第46章 夢は終わってダ・カーポ【これからの話/宵祭り】
それに、今年の一年は豊作だ。
高い身体能力と戦闘センスを持つ、千年生まれなかった逸材【宿儺の器】――虎杖 悠仁。
御三家の一角・禪院家の血を引く天才――伏黒 恵。
伏黒と同じく天才的な呪術センスを持つ神ノ原一門の特級被呪者――神ノ原 詞織。
勝ち気な性格だが忍耐力や判断力のある【芻霊呪法】の使い手――釘崎 野薔薇。
呪術師としてはまだ未熟だが、早くも【黒閃】を経験した式神使い――吉野順平。
二年にも、乙骨以外にも見どころのある術師がいる。
呪具使いの禪院 真希、【突然変異呪骸】パンダ、呪言師の末裔である狗巻 棘。
さらに、三年に在籍している秤 金次は自分に並ぶ術師となれる素質を持つ。
だが、まだだ。

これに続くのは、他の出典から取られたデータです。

[src/rtl/periph_bus_pkg.sv]
// Shared types and constants for the shift/display peripheral bus.
package periph_bus_pkg;

  typedef enum logic [1:0] {
    IDLE   = 2'd0,
    SETUP  = 2'd1,
    ACCESS = 2'd2
  } state_t;

  localparam logic [2:0] ADDR_SHIFT   = 3'b011;
  localparam logic [2:0] ADDR_CTRL    = 3'b100;
  localparam int         CTRL_DISPLAY = 0;

endpackage

[src/rtl/bus_wait_timer.sv]
// Wait-state timer: counts ACCESS cycles and flags expiry on the TIMEOUT-th one.
// TIMEOUT = 0 disables the timer entirely.
module bus_wait_timer #(
  parameter int TIMEOUT = 64
) (
  input  logic CLK,
  input  logic RESET,
  input  logic clear,
  input  logic enable,
  output logic expire
);

  if (TIMEOUT > 0) begin : g_timer
    localparam int            CW  = (TIMEOUT > 1) ? $clog2(TIMEOUT) : 1;
    localparam logic [CW-1:0] MAX = CW'(TIMEOUT - 1);

    logic [CW-1:0] cnt_q, cnt_d;

    // Next count: clear wins, otherwise count up and saturate at MAX.
    always_comb begin
      cnt_d = cnt_q;
      if (clear) begin
        cnt_d = '0;
      end else if (enable && (cnt_q != MAX)) begin
        cnt_d = cnt_q + CW'(1);
      end
    end

    // Count register.
    always_ff @(posedge CLK or posedge RESET) begin
      if (RESET) cnt_q <= '0;
      else       cnt_q <= cnt_d;
    end

    // Expire during the cycle that would be the TIMEOUT-th enabled one.
    assign expire = enable && (cnt_q == MAX);
  end else begin : g_none
    logic unused_inputs;
    assign unused_inputs = CLK ^ RESET ^ clear ^ enable;
    assign expire        = 1'b0;
  end

endmodule

[src/rtl/periph_bus_initiator.sv]
// Host-request to two-phase SEL/EN/W bus initiator with read bursts and
// wait-state timeout. All bus and response outputs are registered.
module periph_bus_initiator
  import periph_bus_pkg::*;
#(
  parameter int DATA_W  = 32,
  parameter int LEN_W   = 4,
  parameter int TIMEOUT = 64
) (
  input  logic              CLK,
  input  logic              RESET,
  input  logic              req_valid,
  output logic              req_ready,
  input  logic              req_write,
  input  logic [2:0]        req_addr,
  input  logic [DATA_W-1:0] req_wdata,
  input  logic [LEN_W-1:0]  req_len,
  output logic              rsp_valid,
  output logic [DATA_W-1:0] rsp_rdata,
  output logic              rsp_err,
  output logic              SEL,
  output logic              EN,
  output logic              W,
  output logic [2:0]        rel_addr,
  output logic [DATA_W-1:0] PWDATA,
  input  logic [DATA_W-1:0] PRDATA,
  input  logic              PREADY
);

  state_t              state_q, state_d;
  logic                sel_q, sel_d, en_q, en_d, w_q, w_d;
  logic [2:0]          addr_q, addr_d;
  logic [DATA_W-1:0]   pwdata_q, pwdata_d;
  logic [LEN_W-1:0]    beat_q, beat_d;
  logic                rsp_valid_q, rsp_valid_d, rsp_err_q, rsp_err_d;
  logic [DATA_W-1:0]   rsp_rdata_q, rsp_rdata_d;
  logic                expire;

  assign req_ready = (state_q == IDLE) && !RESET;

  // Wait counter is cleared while in SETUP so every ACCESS starts from zero.
  bus_wait_timer #(.TIMEOUT(TIMEOUT)) u_timer (
    .CLK    (CLK),
    .RESET  (RESET),
    .clear  (state_q == SETUP),
    .enable (state_q == ACCESS),
    .expire (expire)
  );

  // Next state and registered outputs; PREADY has priority over timeout.
  always_comb begin
    state_d     = state_q;
    sel_d       = sel_q;
    en_d        = en_q;
    w_d         = w_q;
    addr_d      = addr_q;
    pwdata_d    = pwdata_q;
    beat_d      = beat_q;
    rsp_valid_d = 1'b0;
    rsp_rdata_d = '0;
    rsp_err_d   = 1'b0;
    case (state_q)
      IDLE: begin
        if (req_valid && req_ready) begin
          state_d  = SETUP;
          sel_d    = 1'b1;
          en_d     = 1'b0;
          w_d      = req_write;
          addr_d   = req_addr;
          pwdata_d = req_wdata;
          beat_d   = req_write ? '0 : req_len;
        end
      end
      SETUP: begin
        state_d = ACCESS;
        en_d    = 1'b1;
      end
      ACCESS: begin
        if (PREADY) begin
          rsp_valid_d = 1'b1;
          rsp_rdata_d = w_q ? '0 : PRDATA;
          if (beat_q != '0) begin
            beat_d  = beat_q - LEN_W'(1);
            state_d = SETUP;
            en_d    = 1'b0;
          end else begin
            state_d = IDLE;
            sel_d   = 1'b0;
            en_d    = 1'b0;
            w_d     = 1'b0;
          end
        end else if (expire) begin
          rsp_valid_d = 1'b1;
          rsp_err_d   = 1'b1;
          beat_d      = '0;
          state_d     = IDLE;
          sel_d       = 1'b0;
          en_d        = 1'b0;
          w_d         = 1'b0;
        end
      end
      default: begin
        state_d = IDLE;
        sel_d   = 1'b0;
        en_d    = 1'b0;
        w_d     = 1'b0;
      end
    endcase
  end

  // State, bus and response registers.
  always_ff @(posedge CLK or posedge RESET) begin
    if (RESET) begin
      state_q     <= IDLE;
      sel_q       <= 1'b0;
      en_q        <= 1'b0;
      w_q         <= 1'b0;
      addr_q      <= '0;
      pwdata_q    <= '0;
      beat_q      <= '0;
      rsp_valid_q <= 1'b0;
      rsp_rdata_q <= '0;
      rsp_err_q   <= 1'b0;
    end else begin
      state_q     <= state_d;
      sel_q       <= sel_d;
      en_q        <= en_d;
      w_q         <= w_d;
      addr_q      <= addr_d;
      pwdata_q    <= pwdata_d;
      beat_q      <= beat_d;
      rsp_valid_q <= rsp_valid_d;
      rsp_rdata_q <= rsp_rdata_d;
      rsp_err_q   <= rsp_err_d;
    end
  end

  assign SEL       = sel_q;
  assign EN        = en_q;
  assign W         = w_q;
  assign rel_addr  = addr_q;
  assign PWDATA    = pwdata_q;
  assign rsp_valid = rsp_valid_q;
  assign rsp_rdata = rsp_rdata_q;
  assign rsp_err   = rsp_err_q;

endmodule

まだ足りない。
彼らにはもっと……もっともっと 強くなってもらわないと。
可愛い生徒たちの呼びかけに思わず笑んで席を立つと、すかさず釘崎が椅子に座る。そこへ虎杖と順平が「次は自分が」と騒いだ。
「詞織は?」
「キョーミない」
淡々と返す詞織に、釘崎が「え〜」と椅子をぐるぐる回す。
「釘崎、早く変われよ」
「僕も僕も!」
「オマエら、呼び出されたこと忘れてないか?」
ぎゃあぎゃあと騒ぐ虎杖たちに、伏黒がツッコミを入れた。
そんな彼らの心地よいバカ騒ぎに、五条は思わず笑みを浮かべる。
「何 笑ってんですか?」
伏黒の問いに、五条は「別に」と弾ませた声を出した。